The term ‘Data item’ used here to denote a kind of information object; in other contexts these might be called entities or objects. Each item corresponds to a feature or observation type that specifies a collection of properties. The purpose of this classification is to analyze the information of interest into types that will use the same data schema, delivery mechanisms, and metadata schema.  Initial data types were identified and draft content models developed by surveying project partners at the beginning of the project. The approach was bottom up, based on the kinds of information the state geological surveys reported in their holdings. A summary of this initial survey is available here.

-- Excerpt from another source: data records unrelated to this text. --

===== src/rtl/stage_memory_bus.sv =====
// Pipeline memory stage: request/response data-bus master with
// load alignment/extension, store lane placement and bus timeout.
module stage_memory_bus #(
    parameter int XLEN            = 32,
    parameter int REGID_WIDTH     = 5,
    parameter int TIMEOUT_CYCLES  = 255,
    parameter int TRAP_MISALIGNED = 1
) (
    input  logic                   i_Clock,
    input  logic                   i_Reset_n,
    input  logic                   i_Valid,
    input  logic                   i_MemRead,
    input  logic                   i_MemWrite,
    input  logic [2:0]             i_MemMode,
    input  logic                   i_RegWrite,
    input  logic [REGID_WIDTH-1:0] i_rd,
    input  logic [XLEN-1:0]        i_AluOutput,
    input  logic [XLEN-1:0]        i_rs2Value,
    output logic                   o_Stall,
    output logic                   o_BusReq,
    output logic                   o_BusWe,
    output logic [XLEN-1:0]        o_BusAddr,
    output logic [XLEN-1:0]        o_BusWData,
    output logic [XLEN/8-1:0]      o_BusByteEn,
    input  logic                   i_BusReady,
    input  logic                   i_BusRspValid,
    input  logic [XLEN-1:0]        i_BusRData,
    output logic                   o_Valid,
    output logic                   o_RegWrite,
    output logic [REGID_WIDTH-1:0] o_rd,
    output logic [XLEN-1:0]        o_AluOutput,
    output logic [XLEN-1:0]        o_MemoryValue,
    output logic                   o_MisalignedAccess,
    output logic                   o_BusError
);
    localparam int NB = XLEN / 8;
    localparam int LB = $clog2(NB);
    localparam int CW = (TIMEOUT_CYCLES < 2) ? 1 : $clog2(TIMEOUT_CYCLES + 1);
    localparam logic [CW-1:0] TO_LAST =
        CW'((TIMEOUT_CYCLES > 0) ? TIMEOUT_CYCLES - 1 : 0);

    typedef enum logic [1:0] {IDLE, REQ, RSP} state_t;

    state_t          state;
    logic [CW-1:0]   cnt;
    logic [LB-1:0]   off;
    logic            mem_op;
    logic            misaligned;
    logic            trap;
    logic            issue;
    logic            bus_done;
    logic            timeout;
    logic            in_req;
    logic [NB-1:0]   be_base;
    logic [XLEN-1:0] lane;
    logic [XLEN-1:0] load_val;

    always_comb begin
        off    = i_AluOutput[LB-1:0];
        mem_op = i_MemRead | i_MemWrite;
        misaligned = 1'b0;
        unique case (i_MemMode)
            3'b000, 3'b100: misaligned = 1'b0;
            3'b001, 3'b101: misaligned = i_AluOutput[0];
            3'b010:         misaligned = |i_AluOutput[1:0];
            3'b110:         misaligned = (XLEN == 32) || (|i_AluOutput[1:0]);
            3'b011:         misaligned = (XLEN == 32) || (|i_AluOutput[2:0]);
            default:        misaligned = 1'b1;
        endcase
        trap  = misaligned && (TRAP_MISALIGNED != 0);
        issue = (state == IDLE) && i_Valid && mem_op && !trap;
        bus_done = ((state == REQ) && i_BusReady && i_BusRspValid) ||
                   ((state == RSP) && i_BusRspValid);
        timeout  = (TIMEOUT_CYCLES != 0) && (state != IDLE) &&
                   !bus_done && (cnt == TO_LAST);
        // Reset gating keeps the stall low while the FSM is held in reset
        o_Stall = i_Reset_n &&
                  (issue || ((state != IDLE) && !bus_done && !timeout));
    end

    always_comb begin
        be_base = '0;
        unique case (i_MemMode[1:0])
            2'b00:   be_base = NB'(1);
            2'b01:   be_base = NB'(3);
            2'b10:   be_base = NB'(15);
            default: be_base = NB'(8'hFF);
        endcase
        in_req      = (state == REQ);
        o_BusReq    = in_req;
        o_BusWe     = in_req && i_MemWrite;
        o_BusAddr   = in_req ? {i_AluOutput[XLEN-1:LB], LB'(0)} : '0;
        o_BusByteEn = in_req ? (be_base << off) : '0;
        o_BusWData  = in_req ? (i_rs2Value << {off, 3'b000}) : '0;
    end

    always_comb begin
        lane     = i_BusRData >> {off, 3'b000};
        load_val = lane;
        unique case (i_MemMode)
            3'b000:  load_val = XLEN'($signed(lane[7:0]));
            3'b001:  load_val = XLEN'($signed(lane[15:0]));
            3'b010:  load_val = XLEN'($signed(lane[31:0]));
            3'b100:  load_val = XLEN'(lane[7:0]);
            3'b101:  load_val = XLEN'(lane[15:0]);
            3'b110:  load_val = XLEN'(lane[31:0]);
            default: load_val = lane;
        endcase
    end

    always_ff @(posedge i_Clock or negedge i_Reset_n) begin
        if (!i_Reset_n) begin
            state              <= IDLE;
            cnt                <= '0;
            o_Valid            <= 1'b0;
            o_RegWrite         <= 1'b0;
            o_rd               <= '0;
            o_AluOutput        <= '0;
            o_MemoryValue      <= '0;
            o_MisalignedAccess <= 1'b0;
            o_BusError         <= 1'b0;
        end else begin
            o_Valid            <= 1'b0;
            o_RegWrite         <= 1'b0;
            o_MisalignedAccess <= 1'b0;
            o_BusError         <= 1'b0;
            unique case (state)
                IDLE: begin
                    cnt <= '0;
                    if (i_Valid && !mem_op) begin
                        o_Valid       <= 1'b1;
                        o_RegWrite    <= i_RegWrite;
                        o_rd          <= i_rd;
                        o_AluOutput   <= i_AluOutput;
                        o_MemoryValue <= '0;
                    end else if (i_Valid && trap) begin
                        o_Valid            <= 1'b1;
                        o_MisalignedAccess <= 1'b1;
                        o_rd               <= i_rd;
                        o_AluOutput        <= i_AluOutput;
                        o_MemoryValue      <= '0;
                    end else if (issue) begin
                        state <= REQ;
                    end
                end
                REQ, RSP: begin
                    if (bus_done) begin
                        state              <= IDLE;
                        cnt                <= '0;
                        o_Valid            <= 1'b1;
                        o_RegWrite         <= i_RegWrite && !i_MemWrite;
                        o_rd               <= i_rd;
                        o_AluOutput        <= i_AluOutput;
                        o_MemoryValue      <= i_MemWrite ? '0 : load_val;
                        o_MisalignedAccess <= misaligned;
                    end else if (timeout) begin
                        state              <= IDLE;
                        cnt                <= '0;
                        o_Valid            <= 1'b1;
                        o_BusError         <= 1'b1;
                        o_rd               <= i_rd;
                        o_AluOutput        <= i_AluOutput;
                        o_MemoryValue      <= '0;
                        o_MisalignedAccess <= misaligned;
                    end else if ((state == REQ) && i_BusReady) begin
                        state <= RSP;
                        cnt   <= '0;
                    end else begin
                        cnt <= cnt + 1'b1;
                    end
                end
                default: state <= IDLE;
            endcase
        end
    end
endmodule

The Data Items are grouped into higher-level information categories that correspond to the 4 main categories of services in the system architecture. These are:

Observation – an information resource representing the event of observing or measuring and recording properties of some feature (Open Geospatial Consortium, Observations and Measurements (O&M), http://www.opengeospatial.org/standards/om). Observations represent the basic data that are the foundation for the other information categories. The content model includes: a result, which is the measured or observed value; a feature of interest, which is the feature the observer wishes to characterize; a procedure, which includes information on who made the observation and how it was made. A sampling feature may be specified to record what part of the feature of interest was the actual target of the observation. The observation model allows modeling composite observations, which may represent the aggregation and interpretation of one or more input observations. At least initially we will be using a flattened, simplified version of the full O&M schema that can be served using OGC simple features.

Feature – an information resource representing some identifiable thing of interest in the world. A feature is described by a collection of attributes that are typically each the result of one or more observations. Features present a more aggregated or interpretive view of the world than observations (although a feature can be modeled as the result of an observation). Features will be delivered via OGC Web Feature Services (Open Geospatial Consortium, Web Feature Service, http://www.opengeospatial.org/standards/wfs) or other similar services. Typically, features have a geographic location.

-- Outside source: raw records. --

<file path="config.mk">
export PLATFORM = sky130hd
export DESIGN_NAME = consumer_fsm
export DESIGN_NICKNAME = d
export VERILOG_FILES = /design/src/rtl/consumer_pkg.sv /design/src/rtl/lane_fifo.sv /design/src/rtl/consumer_fsm.sv
export SDC_FILE = /design/constraint.sdc
export NUM_CORES = 1
export LEC_CHECK = 0
export BUFFER_PORTS_ARGS = -buffer_cell sky130_fd_sc_hd__buf_2
export CAP_MARGIN = 20
export CORE_MARGIN = 4
export CORE_UTILIZATION = 40
export CTS_BUF_LIST = sky130_fd_sc_hd__clkbuf_2 sky130_fd_sc_hd__clkbuf_4 sky130_fd_sc_hd__clkbuf_8
export CTS_CLUSTER_DIAMETER = 30
export DETAILED_ROUTE_END_ITERATION = 16
export PLACE_DENSITY_LB_ADDON = 0.05
export REMOVE_ABC_BUFFERS = 1
export SLEW_MARGIN = 20
export SYNTH_ARGS = -nofsm -noshare
export SYNTH_HDL_FRONTEND = slang
export SYNTH_HIERARCHICAL = 1
export SYNTH_SLANG_ARGS = --single-unit
</file>
<file path="constraint.sdc">
create_clock -name clk -period 8.2 [get_ports clk]
set_input_delay 2.05 -clock clk [delete_from_list [all_inputs] [get_ports clk]]
set_output_delay 2.05 -clock clk [all_outputs]
set_load 0.01 [all_outputs]
</file>
<file path="src/rtl/consumer_pkg.sv">
// Shared types and constants for the two-lane consumer: lane checker states,
// lane parities and the sequence step.
package consumer_pkg;

    typedef enum logic {
        LANE_SYNC  = 1'b0,
        LANE_TRACK = 1'b1
    } lane_state_e;

    localparam logic        LANE1_PARITY = 1'b0;
    localparam logic        LANE2_PARITY = 1'b1;
    localparam int unsigned SEQ_STEP     = 2;
    localparam int unsigned NUM_LANES    = 2;

endpackage : consumer_pkg

</file>
<file path="src/rtl/lane_fifo.sv">
// Synchronous single-clock FIFO with occupancy count; pointers carry one extra
// wrap bit so full/empty come from an MSB compare.
module lane_fifo #(
    parameter int unsigned DATA_W = 32,
    parameter int unsigned DEPTH  = 8
) (
    input  logic                     clk,
    input  logic                     reset,
    input  logic                     push,
    input  logic [DATA_W-1:0]        wdata,
    input  logic                     pop,
    output logic [DATA_W-1:0]        rdata,
    output logic                     full,
    output logic                     empty,
    output logic [$clog2(DEPTH):0]   count
);

    localparam int unsigned AW = $clog2(DEPTH);

    logic [DATA_W-1:0] r_mem [DEPTH];
    logic [AW:0]       r_wptr;
    logic [AW:0]       r_rptr;
    logic              w_do_push;
    logic              w_do_pop;

    assign empty = (r_wptr == r_rptr);
    assign full  = (r_wptr[AW] != r_rptr[AW]) && (r_wptr[AW-1:0] == r_rptr[AW-1:0]);
    assign count = r_wptr - r_rptr;
    assign rdata = r_mem[r_rptr[AW-1:0]];

    // A pop in the same cycle frees the head slot, so a push on full is legal then.
    assign w_do_pop  = pop && !empty;
    assign w_do_push = push && (!full || w_do_pop);

    always_ff @(posedge clk) begin
        if (!reset) begin
            r_wptr <= '0;
            r_rptr <= '0;
        end else begin
            if (w_do_push) r_wptr <= r_wptr + (AW+1)'(1);
            if (w_do_pop)  r_rptr <= r_rptr + (AW+1)'(1);
        end
    end

    always_ff @(posedge clk) begin
        if (w_do_push) r_mem[r_wptr[AW-1:0]] <= wdata;
    end

endmodule : lane_fifo

</file>
<file path="src/rtl/consumer_fsm.sv">
// Two-lane pipeline sink: per-lane FIFO and sequence checker, round-robin merge
// onto one valid/ready stream, occupancy-driven stall back to the producer.
module consumer_fsm
    import consumer_pkg::*;
#(
    parameter int unsigned DATA_W     = 32,
    parameter int unsigned FIFO_DEPTH = 8,
    parameter int unsigned SKID       = 2,
    parameter int unsigned ERR_W      = 16
) (
    input  logic              clk,
    input  logic              reset,
    input  logic              valid_1,
    input  logic [DATA_W-1:0] data_1,
    input  logic              valid_2,
    input  logic [DATA_W-1:0] data_2,
    input  logic              flush_1,
    input  logic              flush_2,
    output logic              stall_1,
    output logic              stall_2,
    output logic              m_valid,
    output logic [DATA_W-1:0] m_data,
    output logic              m_lane,
    input  logic              m_ready,
    output logic [ERR_W-1:0]  err_count,
    output logic              err_flag,
    output logic              ovf_flag
);

    localparam int unsigned CNT_W    = $clog2(FIFO_DEPTH) + 1;
    localparam int unsigned STALL_TH = FIFO_DEPTH - SKID;
    localparam logic [NUM_LANES-1:0] LANE_PARITY = {LANE2_PARITY, LANE1_PARITY};

    logic [NUM_LANES-1:0] w_valid;
    logic [NUM_LANES-1:0] w_flush;
    logic [DATA_W-1:0]    w_data   [NUM_LANES];
    logic [DATA_W-1:0]    w_rdata  [NUM_LANES];
    logic [CNT_W-1:0]     w_count  [NUM_LANES];
    logic [NUM_LANES-1:0] w_full;
    logic [NUM_LANES-1:0] w_empty;
    logic [NUM_LANES-1:0] w_push;
    logic [NUM_LANES-1:0] w_pop;
    logic [NUM_LANES-1:0] w_drop;
    logic [NUM_LANES-1:0] w_err;
    logic [NUM_LANES-1:0] w_stall_nxt;
    logic                 w_load;
    logic                 w_grant_valid;
    logic                 w_grant_lane;
    logic [ERR_W:0]       w_err_sum;

    lane_state_e          r_st     [NUM_LANES];
    logic [DATA_W-1:0]    r_exp    [NUM_LANES];
    logic [NUM_LANES-1:0] r_stall;
    logic                 r_m_valid;
    logic [DATA_W-1:0]    r_m_data;
    logic                 r_m_lane;
    logic                 r_last;
    logic [ERR_W-1:0]     r_err_count;
    logic                 r_err_flag;
    logic                 r_ovf_flag;

    assign w_valid   = {valid_2, valid_1};
    assign w_flush   = {flush_2, flush_1};
    assign w_data[0] = data_1;
    assign w_data[1] = data_2;

    for (genvar g = 0; g < NUM_LANES; g++) begin : g_lane
        lane_fifo #(
            .DATA_W (DATA_W),
            .DEPTH  (FIFO_DEPTH)
        ) u_fifo (
            .clk   (clk),
            .reset (reset),
            .push  (w_push[g]),
            .wdata (w_data[g]),
            .pop   (w_pop[g]),
            .rdata (w_rdata[g]),
            .full  (w_full[g]),
            .empty (w_empty[g]),
            .count (w_count[g])
        );
    end

    // Output register reloads when empty or being consumed; ties alternate lanes.
    assign w_load        = !r_m_valid || m_ready;
    assign w_grant_valid = w_load && (w_empty != 2'b11);
    assign w_grant_lane  = (w_empty == 2'b00) ? !r_last : w_empty[0];

    always_comb begin
        w_pop   = '0;
        w_push  = '0;
        w_drop  = '0;
        w_err   = '0;
        w_stall_nxt = '0;
        if (w_grant_valid) w_pop[w_grant_lane] = 1'b1;
        for (int l = 0; l < NUM_LANES; l++) begin
            w_push[l] = w_valid[l] && (!w_full[l] || w_pop[l]);
            w_drop[l] = w_valid[l] && !w_push[l];
            // Flushing lanes skip the check; dropped words are still checked.
            if (w_valid[l] && !w_flush[l]) begin
                if (r_st[l] == LANE_SYNC) w_err[l] = (w_data[l][0] != LANE_PARITY[l]);
                else                      w_err[l] = (w_data[l] != r_exp[l]);
            end
            w_stall_nxt[l] = (32'(w_count[l]) + 32'(w_push[l]) - 32'(w_pop[l])) >= STALL_TH;
        end
        w_err_sum = {1'b0, r_err_count} + (ERR_W+1)'(w_err[0]) + (ERR_W+1)'(w_err[1]);
    end

    always_ff @(posedge clk) begin
        if (!reset) begin
            for (int l = 0; l < NUM_LANES; l++) begin
                r_st[l]  <= LANE_SYNC;
                r_exp[l] <= '0;
            end
            r_stall     <= '0;
            r_m_valid   <= 1'b0;
            r_m_data    <= '0;
            r_m_lane    <= 1'b0;
            r_last      <= 1'b1;
            r_err_count <= '0;
            r_err_flag  <= 1'b0;
            r_ovf_flag  <= 1'b0;
        end else begin
            for (int l = 0; l < NUM_LANES; l++) begin
                if (w_flush[l]) begin
                    r_st[l] <= LANE_SYNC;
                end else if (w_valid[l]) begin
                    r_st[l]  <= LANE_TRACK;
                    r_exp[l] <= w_data[l] + DATA_W'(SEQ_STEP);
                end
            end
            r_stall <= w_stall_nxt;
            if (w_load) begin
                r_m_valid <= w_grant_valid;
                if (w_grant_valid) begin
                    r_m_data <= w_rdata[w_grant_lane];
                    r_m_lane <= w_grant_lane;
                    r_last   <= w_grant_lane;
                end
            end
            r_err_count <= w_err_sum[ERR_W] ? '1 : w_err_sum[ERR_W-1:0];
            r_err_flag  <= r_err_flag | (|w_err);
            r_ovf_flag  <= r_ovf_flag | (|w_drop);
        end
    end

    assign stall_1   = r_stall[0];
    assign stall_2   = r_stall[1];
    assign m_valid   = r_m_valid;
    assign m_data    = r_m_data;
    assign m_lane    = r_m_lane;
    assign err_count = r_err_count;
    assign err_flag  = r_err_flag;
    assign ovf_flag  = r_ovf_flag;

endmodule : consumer_fsm

</file>
Word-level counts from Yosys, hierarchy flattened
Memories as Yosys holds them, arrays and structs flattened. A register that Yosys moved wholly into a read port is not among the register bits.
Cells that the tools add are included.
{"block": "totals", "register_bits": 71, "mem_bits_rw": 578, "in_bits": 71, "out_inout_bits": 54, "elab_cells": 128, "n_memories": 4}
{"block": "classes", "add_sub_neg": 14, "n_lt_le_gt_ge": 5, "eq_ne": 9, "n_mux": 41, "bitwise_logic": 10, "reduce_logical": 33}
{"name": "g_lane[0].u_fifo.r_mem", "words": 8, "word_bits": 32, "rd": 1, "rd_clocked_by_memory_dff": 1, "wr": 1, "line": "lane_fifo.sv:20", "source": "logic [DATA_W-1:0] r_mem [DEPTH];"}
{"name": "g_lane[1].u_fifo.r_mem", "words": 8, "word_bits": 32, "rd": 1, "rd_clocked_by_memory_dff": 1, "wr": 1, "line": "lane_fifo.sv:20"}
{"name": "r_exp", "words": 2, "word_bits": 32, "rd": 2, "rd_clocked_by_memory_dff": 0, "wr": 2, "line": "consumer_fsm.sv:52", "source": "logic [DATA_W-1:0] r_exp [NUM_LANES];"}
{"name": "r_st", "words": 2, "word_bits": 1, "rd": 2, "rd_clocked_by_memory_dff": 0, "wr": 2, "line": "consumer_fsm.sv:51", "source": "lane_state_e r_st [NUM_LANES];"}
{"operator": "$mux W32", "count": 5}
{"operator": "$add A32 B2 Y32 const B", "count": 2}
{"operator": "$ge A32 B3 Y1 const B", "count": 2}
{"operator": "$ne A32 B32 Y1", "count": 2}
{"operator": "$mux W1", "count": 29}
{"operator": "$add A16 B1 Y17", "count": 1}
{"operator": "$add A17 B1 Y17", "count": 1}
{"operator": "$add A4 B1 Y4 const B", "count": 4}
{"operator": "$mux W16", "count": 1}
{"operator": "$logic_and A1 B1 Y1", "count": 14}
{"operator": "$mux W3", "count": 4}
{"operator": "$sub A5 B1 Y6", "count": 2}
{"operator": "$add A4 B1 Y5", "count": 2}
{"operator": "$logic_not A1 Y1", "count": 10}
{"operator": "$eq A4 B4 Y1", "count": 2}
{"operator": "$or A1 B1 Y1", "count": 8}
{"operator": "$sub A4 B4 Y4", "count": 2}
{"operator": "$eq A3 B3 Y1", "count": 2}
{"operator": "$logic_or A1 B1 Y1", "count": 5}
{"operator": "$reduce_or A2 Y1", "count": 2}
{"operator": "$ge A2 B2 Y1 const B", "count": 1}
{"operator": "$logic_not A2 Y1", "count": 1}
{"operator": "$lt A1 B2 Y1 const B", "count": 1}
{"operator": "$mux W2", "count": 1}
{"operator": "7 further kinds", "count": 8}

Longest topological paths before layout
Gate-level depths: netlist of the first run.
{"block": "depth", "ltp_word": 14, "ltp_mapped": 19, "ltp_nobuf": 18}

Modules after synthesis
Netlist of the first run, hierarchy kept.
{"mod": "lane_fifo", "instances": 2, "cells_per_inst": 444, "area_per_inst_um2": 10420.0, "seq_area_each_um2": 7907.6}
{"mod": "consumer_fsm", "instances": 1, "cells_per_inst": 662, "area_per_inst_um2": 6585.1, "seq_area_each_um2": 3072.9}

Worst setup path after synthesis of the first run
Ideal clock, no wire load.
{"block": "synth_timing", "kind": "input to register", "start": "input port m_ready", "end": "memory g_lane[1].u_fifo.r_mem[3][0] (enable)", "setup_time_ps": 461, "arrival_time_ps": 5604, "required_time_ps": 7739, "path_slack_ps": 2135, "path_stages": 8, "path_buffers": 1, "cell_sequence": "nand2b_1 > nand3_1 > inv_2 > clkbuf_1 > o21ai_0 > inv_1 > nand3b_1 > nor3_1"}
{"block": "synth_between", "elab_chain_len": 8, "word_cells_on_any_way": 10, "cone_classes": "3 x mux; 7 x reduce/logical"}
{"element": "from (decl)", "line": "consumer_fsm.sv:24", "source": "input logic m_ready,"}
{"element": "$logic_or A1 B1 Y1", "line": "consumer_fsm.sv:85", "source": "assign w_load = !r_m_valid || m_ready;"}
{"element": "$logic_and A1 B1 Y1", "line": "consumer_fsm.sv:86", "source": "assign w_grant_valid = w_load && (w_empty != 2'b11);"}
{"element": "$mux W2", "line": "consumer_fsm.sv:95", "source": "if (w_grant_valid) w_pop[w_grant_lane] = 1'b1;"}
{"element": "net w_pop[1]", "line": "consumer_fsm.sv:42", "source": "logic [NUM_LANES-1:0] w_pop;"}
{"element": "$logic_or A1 B1 Y1", "line": "consumer_fsm.sv:97", "source": "w_push[l] = w_valid[l] && (!w_full[l] || w_pop[l]);"}
{"element": "$logic_and A1 B1 Y1", "line": "consumer_fsm.sv:97"}
{"element": "net w_push[1]", "line": "consumer_fsm.sv:41", "source": "logic [NUM_LANES-1:0] w_push;"}
{"element": "$logic_and A1 B1 Y1", "line": "lane_fifo.sv:33", "source": "assign w_do_push = push && (!full || w_do_pop);"}
{"element": "$mux W1", "line": "lane_fifo.sv:46", "source": "if (w_do_push) r_mem[r_wptr[AW-1:0]] <= wdata;"}
{"element": "$mux W1 (implied by the code)", "line": "lane_fifo.sv:46"}
{"element": "to (decl)", "line": "lane_fifo.sv:20"}
The timed path passes the listed nets, and every way through them passes these cells.

Worst setup path after layout of the first run
{"block": "layout_timing", "start": "register g_lane[0].u_fifo.r_wptr[0]", "end": "memory g_lane[1].u_fifo.r_mem[1][4] (enable)"}
{"block": "layout_between", "elab_chain_len": 13, "word_cells_on_any_way": 18, "cone_classes": "2 x order compare; 2 x eq/ne; 6 x mux; 8 x reduce/logical"}
{"element": "from (decl)", "line": "lane_fifo.sv:21", "source": "logic [AW:0] r_wptr;"}
{"element": "from (signal assigned)", "line": "lane_fifo.sv:40", "source": "if (w_do_push) r_wptr <= r_wptr + (AW+1)'(1);"}
{"element": "$eq A4 B4 Y1 *", "line": "lane_fifo.sv:26", "source": "assign empty = (r_wptr == r_rptr);"}
{"element": "net w_empty[0]", "line": "consumer_fsm.sv:40", "source": "logic [NUM_LANES-1:0] w_empty;"}
{"element": "$logic_not A2 Y1", "line": "consumer_fsm.sv:87", "source": "assign w_grant_lane = (w_empty == 2'b00) ? !r_last : w_empty[0];"}
{"element": "$mux W1", "line": "consumer_fsm.sv:87"}
{"element": "$lt A1 B2 Y1 (implied by the code) or $ge A1 B1 Y1 (tied branches)", "line": "consumer_fsm.sv:95"}
{"element": "$logic_and A1 B1 Y1 (implied by the code)", "line": "consumer_fsm.sv:95"}
{"element": "$mux W1 (implied by the code)", "line": "consumer_fsm.sv:95"}
{"element": "$demux W1 S1", "line": "consumer_fsm.sv:95"}
{"element": "$mux W2 *", "line": "consumer_fsm.sv:95"}
{"element": "$logic_or A1 B1 Y1 *", "line": "consumer_fsm.sv:97"}
{"element": "$logic_and A1 B1 Y1 *", "line": "consumer_fsm.sv:97"}
{"element": "net w_push[1]", "line": "consumer_fsm.sv:41"}
{"element": "$logic_and A1 B1 Y1 *", "line": "lane_fifo.sv:33"}
{"element": "$mux W1 *", "line": "lane_fifo.sv:46"}
{"element": "$mux W1 (implied by the code) *", "line": "lane_fifo.sv:46"}
The timed path passes the listed nets; every way through them passes the cells marked *.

Document -- A packaged body of intellectual work; has an author, title, some status with respect to review/authority/quality. ‘USGS peer reviewed’ would be a 'status property'. We will have to account for gray literature, unpublished documents, etc. A document may have a variety of physical manifestations (pdf file, hard-bound book, tiff scan, Word processor document...), and versions may exist as the document is traced through some publication process. They may be map, vector graphics, or text. Sound, moving images are included as document types.

Coverage – A dataset that reports the values of some continuously varying property over some spatial or temporal extent. Examples include well logs that report the values of resistivity, density, or some other property along the well bore, gravity maps that report measured (perhaps by extrapolation) values of gravity over some geographic region. A coverage may be the result of one or more observations. A coverage may also be associated with an individual feature, such as a map showing the thickness distribution of a geologic unit or the average temperature at some depth in a Geothermal system.

The discussion of data items in the Statement of Work spreadsheet, DataItems tab assumes familiarity with the basic Open Geospatial consortium (OGC) service architecture. Geologic Unit and Geologic Structure are used as defined for the GeoSciML xml markup language (http://www.geosciml.org/geosciml/2.0/doc/), and system implementers are strongly encouraged to become familiar with that specification as well.

In general, measured quantities should be reported in the units of the original measurement, as well as in units that will be requested for data integration. We propose that the original data provider is most likely to provide accurate unit conversions, as opposed to leaving unit conversions to the data consumer or service provider.